● **TASK DATA**

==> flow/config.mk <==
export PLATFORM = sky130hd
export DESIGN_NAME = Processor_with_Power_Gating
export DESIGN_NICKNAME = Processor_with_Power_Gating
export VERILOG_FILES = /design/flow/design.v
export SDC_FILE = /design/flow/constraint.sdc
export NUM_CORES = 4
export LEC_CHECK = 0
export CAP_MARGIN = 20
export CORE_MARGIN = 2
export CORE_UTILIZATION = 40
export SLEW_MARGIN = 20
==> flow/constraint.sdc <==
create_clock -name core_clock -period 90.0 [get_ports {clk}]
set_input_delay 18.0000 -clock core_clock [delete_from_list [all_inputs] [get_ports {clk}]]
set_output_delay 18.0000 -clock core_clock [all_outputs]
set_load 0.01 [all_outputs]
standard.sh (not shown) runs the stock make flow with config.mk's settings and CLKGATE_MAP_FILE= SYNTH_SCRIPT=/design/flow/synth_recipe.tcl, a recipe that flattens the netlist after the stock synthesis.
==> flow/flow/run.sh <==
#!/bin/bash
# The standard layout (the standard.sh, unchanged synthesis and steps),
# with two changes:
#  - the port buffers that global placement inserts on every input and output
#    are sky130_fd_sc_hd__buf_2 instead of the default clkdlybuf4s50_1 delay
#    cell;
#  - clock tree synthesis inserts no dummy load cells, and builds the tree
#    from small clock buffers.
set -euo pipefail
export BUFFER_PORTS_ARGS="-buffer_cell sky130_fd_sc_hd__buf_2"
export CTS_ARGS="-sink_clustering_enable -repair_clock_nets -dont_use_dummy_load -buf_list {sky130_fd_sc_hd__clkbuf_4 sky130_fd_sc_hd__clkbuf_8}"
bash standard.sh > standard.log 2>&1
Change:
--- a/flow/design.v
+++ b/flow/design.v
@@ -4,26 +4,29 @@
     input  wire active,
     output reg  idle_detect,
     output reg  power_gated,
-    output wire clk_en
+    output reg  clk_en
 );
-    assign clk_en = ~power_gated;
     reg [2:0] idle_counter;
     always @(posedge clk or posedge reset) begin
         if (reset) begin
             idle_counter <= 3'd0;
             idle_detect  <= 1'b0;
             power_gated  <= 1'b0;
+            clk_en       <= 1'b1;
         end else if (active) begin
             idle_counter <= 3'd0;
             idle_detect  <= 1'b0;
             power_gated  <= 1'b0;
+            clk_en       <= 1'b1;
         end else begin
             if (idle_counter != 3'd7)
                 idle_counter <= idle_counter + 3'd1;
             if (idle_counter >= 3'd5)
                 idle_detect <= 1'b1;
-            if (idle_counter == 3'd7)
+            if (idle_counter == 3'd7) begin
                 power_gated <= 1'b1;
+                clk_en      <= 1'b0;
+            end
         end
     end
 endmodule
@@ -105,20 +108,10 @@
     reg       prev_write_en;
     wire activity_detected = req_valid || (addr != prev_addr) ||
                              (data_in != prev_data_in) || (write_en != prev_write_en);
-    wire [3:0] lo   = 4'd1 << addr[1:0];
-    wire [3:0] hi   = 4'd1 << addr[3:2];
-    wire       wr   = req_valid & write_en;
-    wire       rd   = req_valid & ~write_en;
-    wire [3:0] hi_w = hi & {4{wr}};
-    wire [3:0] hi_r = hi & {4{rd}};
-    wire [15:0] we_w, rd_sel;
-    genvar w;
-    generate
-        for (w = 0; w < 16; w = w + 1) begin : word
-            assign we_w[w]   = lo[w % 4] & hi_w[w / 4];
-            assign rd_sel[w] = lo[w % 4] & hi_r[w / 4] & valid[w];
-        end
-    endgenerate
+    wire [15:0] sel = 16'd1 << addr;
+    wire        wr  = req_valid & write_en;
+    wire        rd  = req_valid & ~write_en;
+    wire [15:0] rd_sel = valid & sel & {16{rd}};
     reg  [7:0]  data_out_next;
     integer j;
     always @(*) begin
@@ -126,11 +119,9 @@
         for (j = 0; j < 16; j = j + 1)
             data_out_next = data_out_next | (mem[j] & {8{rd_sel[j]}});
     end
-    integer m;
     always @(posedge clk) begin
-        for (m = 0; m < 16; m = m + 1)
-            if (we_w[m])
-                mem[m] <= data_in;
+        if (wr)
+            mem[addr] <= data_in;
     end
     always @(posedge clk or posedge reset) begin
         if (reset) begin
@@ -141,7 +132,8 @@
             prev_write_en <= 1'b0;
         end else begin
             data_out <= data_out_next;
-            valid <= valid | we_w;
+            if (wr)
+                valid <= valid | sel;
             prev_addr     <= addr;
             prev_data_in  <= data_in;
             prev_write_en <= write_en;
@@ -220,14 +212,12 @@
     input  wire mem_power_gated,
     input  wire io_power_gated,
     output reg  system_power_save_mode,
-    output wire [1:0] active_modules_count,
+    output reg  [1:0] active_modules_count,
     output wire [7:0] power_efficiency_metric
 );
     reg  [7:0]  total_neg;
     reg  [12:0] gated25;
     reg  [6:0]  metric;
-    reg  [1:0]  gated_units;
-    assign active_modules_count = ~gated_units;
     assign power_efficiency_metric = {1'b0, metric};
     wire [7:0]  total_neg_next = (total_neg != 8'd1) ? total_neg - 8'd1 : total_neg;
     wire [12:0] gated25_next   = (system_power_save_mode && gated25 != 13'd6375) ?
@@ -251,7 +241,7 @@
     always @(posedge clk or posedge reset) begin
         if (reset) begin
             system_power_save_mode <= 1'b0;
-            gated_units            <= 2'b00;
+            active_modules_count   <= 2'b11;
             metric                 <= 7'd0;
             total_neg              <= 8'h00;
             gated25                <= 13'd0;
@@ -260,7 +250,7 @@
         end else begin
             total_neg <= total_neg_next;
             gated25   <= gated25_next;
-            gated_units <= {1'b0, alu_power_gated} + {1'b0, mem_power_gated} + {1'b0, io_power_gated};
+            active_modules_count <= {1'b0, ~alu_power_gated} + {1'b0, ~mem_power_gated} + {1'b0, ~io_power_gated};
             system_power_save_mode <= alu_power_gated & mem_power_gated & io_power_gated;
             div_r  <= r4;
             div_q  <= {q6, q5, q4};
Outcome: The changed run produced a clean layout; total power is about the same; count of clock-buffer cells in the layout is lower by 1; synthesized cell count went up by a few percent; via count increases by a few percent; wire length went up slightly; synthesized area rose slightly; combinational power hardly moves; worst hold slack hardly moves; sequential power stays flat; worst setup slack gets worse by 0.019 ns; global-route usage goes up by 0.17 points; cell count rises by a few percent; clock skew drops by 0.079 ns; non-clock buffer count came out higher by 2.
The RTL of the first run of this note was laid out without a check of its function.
Source: an optimization exercise on an open RTL-to-GDS flow (aim: small area). Production flows keep margins and buffers that such runs may drop.
Function was checked by simulation only, so behaviour that the tests miss may differ from the original.
Power and IR drop assume default switching activity.

Design dma_probe, start of the top module:
module dma_probe (ap_clk,ap_rst_n,s_axi_control_AWVALID,s_axi_control_AWREADY,s_axi_control_AWADDR,s_axi_control_WVALID,s_axi_control_WREADY,s_axi_control_WDATA,s_axi_control_WSTRB,s_axi_control_ARVALID,s_axi_control_ARREADY,s_axi_control_ARADDR,s_axi_control_RVALID,s_axi_control_RREADY,s_axi_control_RDATA,s_axi_control_RRESP,s_axi_control_BVALID,s_axi_control_BREADY,s_axi_control_BRESP,data_num,s0_axis_tdata,s0_axis_tvalid,s0_axis_tlast,s0_axis_tkeep,s0_axis_tready,s1_axis_tdata,s1_axis_tvalid,s1_axis_tlast,s1_axis_tkeep,s1_axis_tready,s2_axis_tdata,s2_axis_tvalid,s2_axis_tlast,s2_axis_tkeep,s2_axis_tready,s3_axis_tdata,s3_axis_tvalid,s3_axis_tlast,s3_axis_tkeep,s3_axis_tready,s4_axis_tdata,s4_axis_tvalid,s4_axis_tlast,s4_axis_tkeep,s4_axis_tready,s5_axis_tdata,s5_axis_tvalid,s5_axis_tlast,s5_axis_tkeep,s5_axis_tready,s6_axis_tdata,s6_axis_tvalid,s6_axis_tlast,s6_axis_tkeep,s6_axis_tready,s7_axis_tdata,s7_axis_tvalid,s7_axis_tlast,s7_axis_tkeep,s7_axis_tready,probe_axis_tdata,probe_axis_tvalid,probe_axis_tlast,probe_axis_tkeep,probe_axis_tready,m0_axis_tdata,m0_axis_tvalid,m0_axis_tlast,m0_axis_tkeep,m0_axis_tready,m1_axis_tdata,m1_axis_tvalid,m1_axis_tlast,m1_axis_tkeep,m1_axis_tready,m2_axis_tdata,m2_axis_tvalid,m2_axis_tlast,m2_axis_tkeep,m2_axis_tready,m3_axis_tdata,m3_axis_tvalid,m3_axis_tlast,m3_axis_tkeep,m3_axis_tready,m4_axis_tdata,m4_axis_tvalid,m4_axis_tlast,m4_axis_tkeep,m4_axis_tready,m5_axis_tdata,m5_axis_tvalid,m5_axis_tlast,m5_axis_tkeep,m5_axis_tready,m6_axis_tdata,m6_axis_tvalid,m6_axis_tlast,m6_axis_tkeep,m6_axis_tready,m7_axis_tdata,m7_axis_tvalid,m7_axis_tlast,m7_axis_tkeep,m7_axis_tready);
clock: 5.0 ns
lec_check: 0
cap_margin: 20
core_area: 5 5 245 245
die_area: 0 0 250 250
slew_margin: 20
standard.sh (not shown) runs the stock make flow with config.mk's settings and CLKGATE_MAP_FILE= SYNTH_SCRIPT=/design/flow/synth_recipe.tcl, a recipe that flattens the netlist after the stock synthesis.
==> flow/flow/run.sh <==
#!/bin/bash
# The standard layout (standard.sh, standard synthesis unchanged) with two changes:
#  - global placement buffers every input and output port with the smallest buffer,
#    sky130_fd_sc_hd__buf_1, rather than the resizer's default pick;
#  - clock tree synthesis uses clkbuf_8 leaf clusters of at most 16 sinks within 50 um
#    and no dummy loads. The tree is still balanced for the registers it drives.
set -euo pipefail
export BUFFER_PORTS_ARGS="-buffer_cell sky130_fd_sc_hd__buf_1"
export CTS_ARGS="-sink_clustering_enable -repair_clock_nets -dont_use_dummy_load -sink_clustering_size 22 -sink_clustering_max_diameter 100 -buf_list sky130_fd_sc_hd__clkbuf_16"
bash standard.sh synth > synth.log 2>&1
bash standard.sh finish > layout.log 2>&1
Rerun with:
==> flow/flow/run.sh (replaced) <==
#!/bin/bash
set -euo pipefail
export BUFFER_PORTS_ARGS="-buffer_cell sky130_fd_sc_hd__buf_1"
export CTS_ARGS="-sink_clustering_enable -repair_clock_nets -dont_use_dummy_load -sink_clustering_size 16 -sink_clustering_max_diameter 50 -buf_list sky130_fd_sc_hd__clkbuf_8"
bash standard.sh synth > synth.log 2>&1
bash standard.sh finish > layout.log 2>&1
Settings changed: CORE_AREA 5 5 245 245 to 5 5 175 175, DIE_AREA 0 0 250 250 to 0 0 180 180.
Outcome: With this change the flow failed in I/O pin placement (3_2_place_iop), error PPL-0024. Synthesized area does not change. Synthesized cell count does not change.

● **ABOUT THIS TASK**
Write out the listing exactly from its first line to the line containing "export NUM_CORES = 4". Both of those lines belong in the answer.

● **ANSWER TO THE PROBLEM**
==> flow/config.mk <==
export PLATFORM = sky130hd
export DESIGN_NAME = Processor_with_Power_Gating
export DESIGN_NICKNAME = Processor_with_Power_Gating
export VERILOG_FILES = /design/flow/design.v
export SDC_FILE = /design/flow/constraint.sdc
export NUM_CORES = 4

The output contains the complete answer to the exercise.